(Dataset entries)
_ _ _ _ _

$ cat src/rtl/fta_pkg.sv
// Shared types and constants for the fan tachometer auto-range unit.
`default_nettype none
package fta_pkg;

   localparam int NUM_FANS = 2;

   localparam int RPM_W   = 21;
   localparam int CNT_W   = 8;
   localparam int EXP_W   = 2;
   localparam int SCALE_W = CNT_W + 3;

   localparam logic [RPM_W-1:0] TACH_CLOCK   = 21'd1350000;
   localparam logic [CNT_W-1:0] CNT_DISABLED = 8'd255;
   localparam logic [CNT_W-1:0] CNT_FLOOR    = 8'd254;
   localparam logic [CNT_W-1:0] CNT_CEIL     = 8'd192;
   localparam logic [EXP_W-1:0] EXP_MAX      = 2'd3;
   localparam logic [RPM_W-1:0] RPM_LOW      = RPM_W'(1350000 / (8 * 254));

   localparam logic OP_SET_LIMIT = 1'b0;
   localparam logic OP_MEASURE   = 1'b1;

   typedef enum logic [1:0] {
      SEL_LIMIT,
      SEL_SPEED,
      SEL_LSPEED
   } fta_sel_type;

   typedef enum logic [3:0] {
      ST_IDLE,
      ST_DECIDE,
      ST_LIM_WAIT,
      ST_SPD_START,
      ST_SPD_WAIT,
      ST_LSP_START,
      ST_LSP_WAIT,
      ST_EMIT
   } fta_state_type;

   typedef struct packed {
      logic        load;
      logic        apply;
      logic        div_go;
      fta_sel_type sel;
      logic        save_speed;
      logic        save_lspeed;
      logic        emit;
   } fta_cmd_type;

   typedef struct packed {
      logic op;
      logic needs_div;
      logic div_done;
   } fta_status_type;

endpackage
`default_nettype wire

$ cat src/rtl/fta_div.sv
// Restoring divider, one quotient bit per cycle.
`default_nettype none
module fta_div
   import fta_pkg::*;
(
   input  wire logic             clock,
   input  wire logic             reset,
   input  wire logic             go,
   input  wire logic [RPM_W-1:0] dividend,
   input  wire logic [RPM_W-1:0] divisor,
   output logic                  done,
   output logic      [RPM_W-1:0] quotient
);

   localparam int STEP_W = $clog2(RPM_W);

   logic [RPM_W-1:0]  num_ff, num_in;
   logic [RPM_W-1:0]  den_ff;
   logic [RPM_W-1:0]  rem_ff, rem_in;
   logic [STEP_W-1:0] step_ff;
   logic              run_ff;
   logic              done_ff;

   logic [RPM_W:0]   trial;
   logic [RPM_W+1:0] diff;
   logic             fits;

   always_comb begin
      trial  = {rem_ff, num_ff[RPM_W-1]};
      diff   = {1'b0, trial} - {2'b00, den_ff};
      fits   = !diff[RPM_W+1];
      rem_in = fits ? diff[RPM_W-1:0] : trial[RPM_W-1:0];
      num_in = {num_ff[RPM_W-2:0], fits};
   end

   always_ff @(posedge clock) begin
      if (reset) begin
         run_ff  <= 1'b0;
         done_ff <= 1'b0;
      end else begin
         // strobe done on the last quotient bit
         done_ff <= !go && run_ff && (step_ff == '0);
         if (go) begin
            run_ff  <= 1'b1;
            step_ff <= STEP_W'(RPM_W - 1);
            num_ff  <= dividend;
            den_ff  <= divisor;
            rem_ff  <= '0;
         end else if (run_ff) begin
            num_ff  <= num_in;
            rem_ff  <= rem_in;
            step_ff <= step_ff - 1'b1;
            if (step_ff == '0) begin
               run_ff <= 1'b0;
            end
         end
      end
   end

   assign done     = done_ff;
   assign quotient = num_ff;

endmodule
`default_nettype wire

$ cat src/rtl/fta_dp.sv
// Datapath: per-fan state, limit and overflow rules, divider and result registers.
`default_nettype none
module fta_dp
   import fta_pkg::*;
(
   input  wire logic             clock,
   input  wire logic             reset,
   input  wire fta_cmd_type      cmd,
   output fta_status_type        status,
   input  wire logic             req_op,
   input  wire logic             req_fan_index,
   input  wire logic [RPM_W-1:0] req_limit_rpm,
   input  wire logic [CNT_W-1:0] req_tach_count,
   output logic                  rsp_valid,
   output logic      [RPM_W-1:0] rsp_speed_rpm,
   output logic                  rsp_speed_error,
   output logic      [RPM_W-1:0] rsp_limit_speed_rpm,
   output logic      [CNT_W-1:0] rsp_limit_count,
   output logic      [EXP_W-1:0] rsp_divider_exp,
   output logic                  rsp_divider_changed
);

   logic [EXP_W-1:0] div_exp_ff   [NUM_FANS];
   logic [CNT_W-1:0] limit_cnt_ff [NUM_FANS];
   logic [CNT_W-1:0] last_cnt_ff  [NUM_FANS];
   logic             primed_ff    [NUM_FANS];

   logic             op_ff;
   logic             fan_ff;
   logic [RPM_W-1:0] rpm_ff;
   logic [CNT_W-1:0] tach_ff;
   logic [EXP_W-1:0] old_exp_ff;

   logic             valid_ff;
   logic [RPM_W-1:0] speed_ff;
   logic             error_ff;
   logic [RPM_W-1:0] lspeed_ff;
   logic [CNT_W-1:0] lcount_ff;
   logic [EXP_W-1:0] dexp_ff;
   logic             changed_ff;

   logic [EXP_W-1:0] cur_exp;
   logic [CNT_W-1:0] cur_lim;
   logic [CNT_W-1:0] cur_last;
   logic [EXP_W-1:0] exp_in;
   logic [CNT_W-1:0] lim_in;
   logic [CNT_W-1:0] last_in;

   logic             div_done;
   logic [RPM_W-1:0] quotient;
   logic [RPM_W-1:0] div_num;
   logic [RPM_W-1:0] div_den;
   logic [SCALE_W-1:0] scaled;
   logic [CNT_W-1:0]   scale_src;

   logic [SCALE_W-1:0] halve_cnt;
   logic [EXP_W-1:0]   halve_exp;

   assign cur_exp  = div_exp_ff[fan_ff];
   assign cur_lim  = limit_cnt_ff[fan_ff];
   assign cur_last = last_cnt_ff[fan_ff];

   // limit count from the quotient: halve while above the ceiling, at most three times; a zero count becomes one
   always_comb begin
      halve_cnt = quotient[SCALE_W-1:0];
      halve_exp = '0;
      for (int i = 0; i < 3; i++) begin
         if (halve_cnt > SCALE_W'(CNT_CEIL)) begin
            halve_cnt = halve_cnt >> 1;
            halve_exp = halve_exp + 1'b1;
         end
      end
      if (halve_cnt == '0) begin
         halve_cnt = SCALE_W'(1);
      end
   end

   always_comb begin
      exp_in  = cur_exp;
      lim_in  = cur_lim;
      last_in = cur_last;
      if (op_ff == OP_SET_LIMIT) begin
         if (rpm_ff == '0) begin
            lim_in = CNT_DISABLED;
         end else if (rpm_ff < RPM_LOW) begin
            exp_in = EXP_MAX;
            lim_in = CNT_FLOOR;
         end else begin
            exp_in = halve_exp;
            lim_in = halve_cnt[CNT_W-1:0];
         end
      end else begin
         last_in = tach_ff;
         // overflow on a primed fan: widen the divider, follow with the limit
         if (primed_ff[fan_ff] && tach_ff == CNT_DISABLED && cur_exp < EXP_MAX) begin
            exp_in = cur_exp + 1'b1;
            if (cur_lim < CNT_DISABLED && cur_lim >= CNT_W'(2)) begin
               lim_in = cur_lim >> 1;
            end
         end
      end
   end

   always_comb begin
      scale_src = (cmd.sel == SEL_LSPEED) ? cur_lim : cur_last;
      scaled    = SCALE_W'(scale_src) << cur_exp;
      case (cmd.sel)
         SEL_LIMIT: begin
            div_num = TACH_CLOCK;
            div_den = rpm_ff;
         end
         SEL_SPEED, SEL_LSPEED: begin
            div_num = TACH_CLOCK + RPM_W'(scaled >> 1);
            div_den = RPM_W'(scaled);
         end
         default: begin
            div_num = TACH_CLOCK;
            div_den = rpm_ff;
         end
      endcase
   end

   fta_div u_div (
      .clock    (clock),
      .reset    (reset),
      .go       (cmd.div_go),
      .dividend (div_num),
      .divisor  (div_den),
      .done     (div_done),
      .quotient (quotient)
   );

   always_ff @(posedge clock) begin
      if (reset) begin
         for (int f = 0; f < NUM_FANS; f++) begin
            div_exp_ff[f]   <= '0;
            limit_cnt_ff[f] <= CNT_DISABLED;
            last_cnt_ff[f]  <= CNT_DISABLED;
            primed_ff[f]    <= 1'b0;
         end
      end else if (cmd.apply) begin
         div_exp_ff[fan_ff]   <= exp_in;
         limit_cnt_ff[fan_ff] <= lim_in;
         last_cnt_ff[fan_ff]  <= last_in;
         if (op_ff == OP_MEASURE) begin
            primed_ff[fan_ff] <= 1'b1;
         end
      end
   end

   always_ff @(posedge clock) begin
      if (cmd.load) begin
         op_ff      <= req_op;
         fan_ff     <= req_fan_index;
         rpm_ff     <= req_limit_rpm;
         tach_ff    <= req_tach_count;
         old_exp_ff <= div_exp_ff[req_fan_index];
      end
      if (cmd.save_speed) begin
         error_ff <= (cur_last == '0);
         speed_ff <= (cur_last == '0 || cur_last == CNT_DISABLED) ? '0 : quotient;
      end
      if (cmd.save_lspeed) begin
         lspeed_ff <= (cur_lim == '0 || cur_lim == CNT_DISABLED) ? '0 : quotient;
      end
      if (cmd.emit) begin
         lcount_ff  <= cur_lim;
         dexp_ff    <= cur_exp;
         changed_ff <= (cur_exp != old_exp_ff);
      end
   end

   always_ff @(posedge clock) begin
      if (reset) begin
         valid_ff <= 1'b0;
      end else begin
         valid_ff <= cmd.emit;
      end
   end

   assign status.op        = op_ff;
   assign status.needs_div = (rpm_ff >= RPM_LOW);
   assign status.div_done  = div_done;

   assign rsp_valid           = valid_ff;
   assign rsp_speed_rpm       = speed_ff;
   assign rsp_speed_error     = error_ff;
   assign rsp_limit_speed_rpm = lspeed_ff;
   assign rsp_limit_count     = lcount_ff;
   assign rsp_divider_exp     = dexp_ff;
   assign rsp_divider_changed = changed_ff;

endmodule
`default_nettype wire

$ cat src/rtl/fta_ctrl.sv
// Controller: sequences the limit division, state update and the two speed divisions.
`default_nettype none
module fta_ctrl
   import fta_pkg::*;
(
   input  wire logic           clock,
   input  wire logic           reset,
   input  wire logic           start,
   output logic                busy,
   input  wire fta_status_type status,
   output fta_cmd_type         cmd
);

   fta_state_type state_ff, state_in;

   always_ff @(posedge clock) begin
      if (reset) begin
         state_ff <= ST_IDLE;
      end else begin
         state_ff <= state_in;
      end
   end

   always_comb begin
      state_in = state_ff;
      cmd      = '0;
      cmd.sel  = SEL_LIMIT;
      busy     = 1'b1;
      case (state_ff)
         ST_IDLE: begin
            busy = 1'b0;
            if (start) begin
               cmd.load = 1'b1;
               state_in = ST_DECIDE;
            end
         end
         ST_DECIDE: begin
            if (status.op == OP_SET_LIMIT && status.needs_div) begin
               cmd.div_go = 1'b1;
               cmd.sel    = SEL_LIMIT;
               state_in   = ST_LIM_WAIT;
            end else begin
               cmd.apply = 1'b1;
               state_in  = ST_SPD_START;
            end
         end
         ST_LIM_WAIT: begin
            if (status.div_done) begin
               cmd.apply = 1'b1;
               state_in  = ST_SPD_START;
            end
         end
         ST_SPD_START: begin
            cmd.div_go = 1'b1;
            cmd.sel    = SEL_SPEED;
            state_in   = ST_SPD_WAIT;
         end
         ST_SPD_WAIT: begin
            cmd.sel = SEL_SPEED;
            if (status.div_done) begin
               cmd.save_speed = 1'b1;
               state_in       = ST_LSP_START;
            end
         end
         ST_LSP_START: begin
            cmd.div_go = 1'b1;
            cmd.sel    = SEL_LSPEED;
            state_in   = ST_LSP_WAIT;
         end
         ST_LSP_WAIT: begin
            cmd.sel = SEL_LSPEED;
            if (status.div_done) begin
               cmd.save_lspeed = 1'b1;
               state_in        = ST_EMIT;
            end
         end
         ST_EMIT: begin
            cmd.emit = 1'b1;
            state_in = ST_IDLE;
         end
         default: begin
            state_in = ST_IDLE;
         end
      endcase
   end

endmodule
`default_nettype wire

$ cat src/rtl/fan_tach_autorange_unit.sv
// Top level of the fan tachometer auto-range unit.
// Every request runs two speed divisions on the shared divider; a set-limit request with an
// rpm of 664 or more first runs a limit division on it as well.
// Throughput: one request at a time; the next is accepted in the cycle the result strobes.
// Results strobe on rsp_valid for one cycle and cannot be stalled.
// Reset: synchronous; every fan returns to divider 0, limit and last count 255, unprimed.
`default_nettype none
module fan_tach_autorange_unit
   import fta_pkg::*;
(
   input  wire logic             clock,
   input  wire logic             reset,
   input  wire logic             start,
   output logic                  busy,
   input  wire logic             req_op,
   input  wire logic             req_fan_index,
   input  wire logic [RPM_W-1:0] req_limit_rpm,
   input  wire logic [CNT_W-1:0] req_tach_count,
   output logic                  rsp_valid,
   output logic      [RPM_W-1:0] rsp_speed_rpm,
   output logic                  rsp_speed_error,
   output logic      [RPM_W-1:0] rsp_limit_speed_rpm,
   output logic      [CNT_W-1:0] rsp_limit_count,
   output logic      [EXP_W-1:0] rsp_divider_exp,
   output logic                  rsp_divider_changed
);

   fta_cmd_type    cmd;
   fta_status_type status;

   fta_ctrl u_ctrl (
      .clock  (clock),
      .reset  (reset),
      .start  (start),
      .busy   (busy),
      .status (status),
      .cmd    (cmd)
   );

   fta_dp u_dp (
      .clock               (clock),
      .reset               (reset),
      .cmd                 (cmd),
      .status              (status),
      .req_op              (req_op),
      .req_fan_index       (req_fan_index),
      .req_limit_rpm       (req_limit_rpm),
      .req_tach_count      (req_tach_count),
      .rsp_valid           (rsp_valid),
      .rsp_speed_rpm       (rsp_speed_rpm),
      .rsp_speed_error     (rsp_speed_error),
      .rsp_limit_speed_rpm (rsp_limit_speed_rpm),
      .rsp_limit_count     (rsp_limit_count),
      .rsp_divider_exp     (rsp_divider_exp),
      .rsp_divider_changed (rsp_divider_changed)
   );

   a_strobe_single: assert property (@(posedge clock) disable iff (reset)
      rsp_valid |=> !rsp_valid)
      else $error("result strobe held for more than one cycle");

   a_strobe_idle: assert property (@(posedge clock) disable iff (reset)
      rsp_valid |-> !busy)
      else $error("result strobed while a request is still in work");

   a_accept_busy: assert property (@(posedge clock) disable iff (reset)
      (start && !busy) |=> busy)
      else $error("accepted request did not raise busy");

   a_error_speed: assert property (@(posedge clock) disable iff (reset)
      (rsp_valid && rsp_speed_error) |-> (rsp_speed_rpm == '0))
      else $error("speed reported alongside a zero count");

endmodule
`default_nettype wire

_ _ _ _ _

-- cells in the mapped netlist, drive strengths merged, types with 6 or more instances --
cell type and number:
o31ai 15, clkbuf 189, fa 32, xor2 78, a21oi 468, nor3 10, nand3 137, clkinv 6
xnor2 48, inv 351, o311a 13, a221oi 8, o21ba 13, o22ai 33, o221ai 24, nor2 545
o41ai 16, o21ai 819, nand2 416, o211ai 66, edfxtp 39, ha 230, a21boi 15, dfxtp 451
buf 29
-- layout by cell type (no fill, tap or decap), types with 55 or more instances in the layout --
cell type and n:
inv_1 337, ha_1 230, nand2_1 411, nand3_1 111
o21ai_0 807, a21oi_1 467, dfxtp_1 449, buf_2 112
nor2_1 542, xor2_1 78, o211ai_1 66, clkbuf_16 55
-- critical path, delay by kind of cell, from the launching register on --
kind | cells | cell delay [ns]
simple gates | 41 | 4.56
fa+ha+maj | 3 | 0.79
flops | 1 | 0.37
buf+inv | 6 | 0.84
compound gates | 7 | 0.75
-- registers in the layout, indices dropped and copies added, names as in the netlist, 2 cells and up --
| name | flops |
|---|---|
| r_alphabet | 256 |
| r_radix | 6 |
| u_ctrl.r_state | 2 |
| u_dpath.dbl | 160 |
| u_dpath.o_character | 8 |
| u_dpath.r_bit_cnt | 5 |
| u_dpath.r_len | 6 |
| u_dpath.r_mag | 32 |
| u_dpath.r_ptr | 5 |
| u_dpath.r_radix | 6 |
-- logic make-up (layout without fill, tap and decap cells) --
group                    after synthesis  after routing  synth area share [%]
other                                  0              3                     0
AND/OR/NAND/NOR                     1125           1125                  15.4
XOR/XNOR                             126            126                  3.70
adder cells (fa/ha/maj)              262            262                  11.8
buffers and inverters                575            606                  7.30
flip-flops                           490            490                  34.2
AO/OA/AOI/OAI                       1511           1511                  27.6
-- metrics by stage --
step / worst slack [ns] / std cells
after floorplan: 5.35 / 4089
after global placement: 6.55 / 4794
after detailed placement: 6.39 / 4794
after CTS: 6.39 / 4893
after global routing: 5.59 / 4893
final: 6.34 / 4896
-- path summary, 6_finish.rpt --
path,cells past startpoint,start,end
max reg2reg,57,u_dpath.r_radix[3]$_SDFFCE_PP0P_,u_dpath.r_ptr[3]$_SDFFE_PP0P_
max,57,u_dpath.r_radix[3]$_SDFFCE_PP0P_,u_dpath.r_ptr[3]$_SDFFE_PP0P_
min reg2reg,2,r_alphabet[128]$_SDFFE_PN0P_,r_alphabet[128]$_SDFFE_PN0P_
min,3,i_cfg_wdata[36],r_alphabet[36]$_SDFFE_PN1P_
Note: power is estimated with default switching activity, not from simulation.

_ _ _ _ _

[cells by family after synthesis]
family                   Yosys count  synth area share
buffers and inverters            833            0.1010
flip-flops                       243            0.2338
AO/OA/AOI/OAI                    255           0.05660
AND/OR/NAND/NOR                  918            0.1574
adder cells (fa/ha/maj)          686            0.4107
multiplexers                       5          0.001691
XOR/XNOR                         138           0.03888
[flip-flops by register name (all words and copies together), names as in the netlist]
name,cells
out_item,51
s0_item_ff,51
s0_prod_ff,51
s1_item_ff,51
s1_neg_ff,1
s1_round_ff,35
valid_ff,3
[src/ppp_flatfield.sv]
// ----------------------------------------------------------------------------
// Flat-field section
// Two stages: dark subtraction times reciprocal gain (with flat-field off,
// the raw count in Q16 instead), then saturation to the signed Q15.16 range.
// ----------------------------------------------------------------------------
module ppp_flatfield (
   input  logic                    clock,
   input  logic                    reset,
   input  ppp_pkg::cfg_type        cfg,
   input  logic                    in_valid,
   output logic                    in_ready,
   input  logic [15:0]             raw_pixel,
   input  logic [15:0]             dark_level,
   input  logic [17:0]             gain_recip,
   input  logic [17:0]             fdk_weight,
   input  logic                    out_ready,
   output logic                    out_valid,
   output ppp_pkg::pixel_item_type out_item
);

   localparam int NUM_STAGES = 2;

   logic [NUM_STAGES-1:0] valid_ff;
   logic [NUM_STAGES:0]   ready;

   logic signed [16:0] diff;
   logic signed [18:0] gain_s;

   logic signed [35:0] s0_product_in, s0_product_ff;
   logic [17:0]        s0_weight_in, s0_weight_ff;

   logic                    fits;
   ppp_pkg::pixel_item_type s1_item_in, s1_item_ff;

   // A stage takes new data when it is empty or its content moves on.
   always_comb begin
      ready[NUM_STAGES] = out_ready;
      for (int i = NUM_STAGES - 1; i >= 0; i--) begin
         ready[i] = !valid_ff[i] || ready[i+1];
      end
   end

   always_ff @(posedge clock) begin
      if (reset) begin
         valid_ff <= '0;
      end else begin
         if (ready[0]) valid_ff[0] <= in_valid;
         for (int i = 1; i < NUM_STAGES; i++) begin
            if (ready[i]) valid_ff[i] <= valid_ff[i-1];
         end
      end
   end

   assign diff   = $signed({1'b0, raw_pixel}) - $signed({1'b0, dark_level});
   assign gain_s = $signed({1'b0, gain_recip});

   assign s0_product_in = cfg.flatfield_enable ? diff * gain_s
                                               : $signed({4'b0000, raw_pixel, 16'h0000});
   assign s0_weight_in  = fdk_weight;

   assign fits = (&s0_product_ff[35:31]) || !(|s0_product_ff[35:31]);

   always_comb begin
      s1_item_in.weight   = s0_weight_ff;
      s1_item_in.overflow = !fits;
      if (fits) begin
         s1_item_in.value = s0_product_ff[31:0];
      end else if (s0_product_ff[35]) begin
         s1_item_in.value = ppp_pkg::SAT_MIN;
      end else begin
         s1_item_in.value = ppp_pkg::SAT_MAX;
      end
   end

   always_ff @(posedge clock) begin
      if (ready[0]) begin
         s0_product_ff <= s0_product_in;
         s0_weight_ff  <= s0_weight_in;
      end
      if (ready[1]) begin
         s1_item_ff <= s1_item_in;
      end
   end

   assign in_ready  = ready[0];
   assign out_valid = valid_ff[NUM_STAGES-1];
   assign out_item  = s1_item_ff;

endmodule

_ _ _ _ _

**WHAT THE EXERCISE ASKS:**
From the records above, print only the lines between the one holding "buf+inv | 6 | 0.84" and the one holding "area share [%]", inclusive, exactly as they stand.

**RESPONSE TO THE EXERCISE:**
buf+inv | 6 | 0.84
compound gates | 7 | 0.75
-- registers in the layout, indices dropped and copies added, names as in the netlist, 2 cells and up --
| name | flops |
|---|---|
| r_alphabet | 256 |
| r_radix | 6 |
| u_ctrl.r_state | 2 |
| u_dpath.dbl | 160 |
| u_dpath.o_character | 8 |
| u_dpath.r_bit_cnt | 5 |
| u_dpath.r_len | 6 |
| u_dpath.r_mag | 32 |
| u_dpath.r_ptr | 5 |
| u_dpath.r_radix | 6 |
-- logic make-up (layout without fill, tap and decap cells) --
group                    after synthesis  after routing  synth area share [%]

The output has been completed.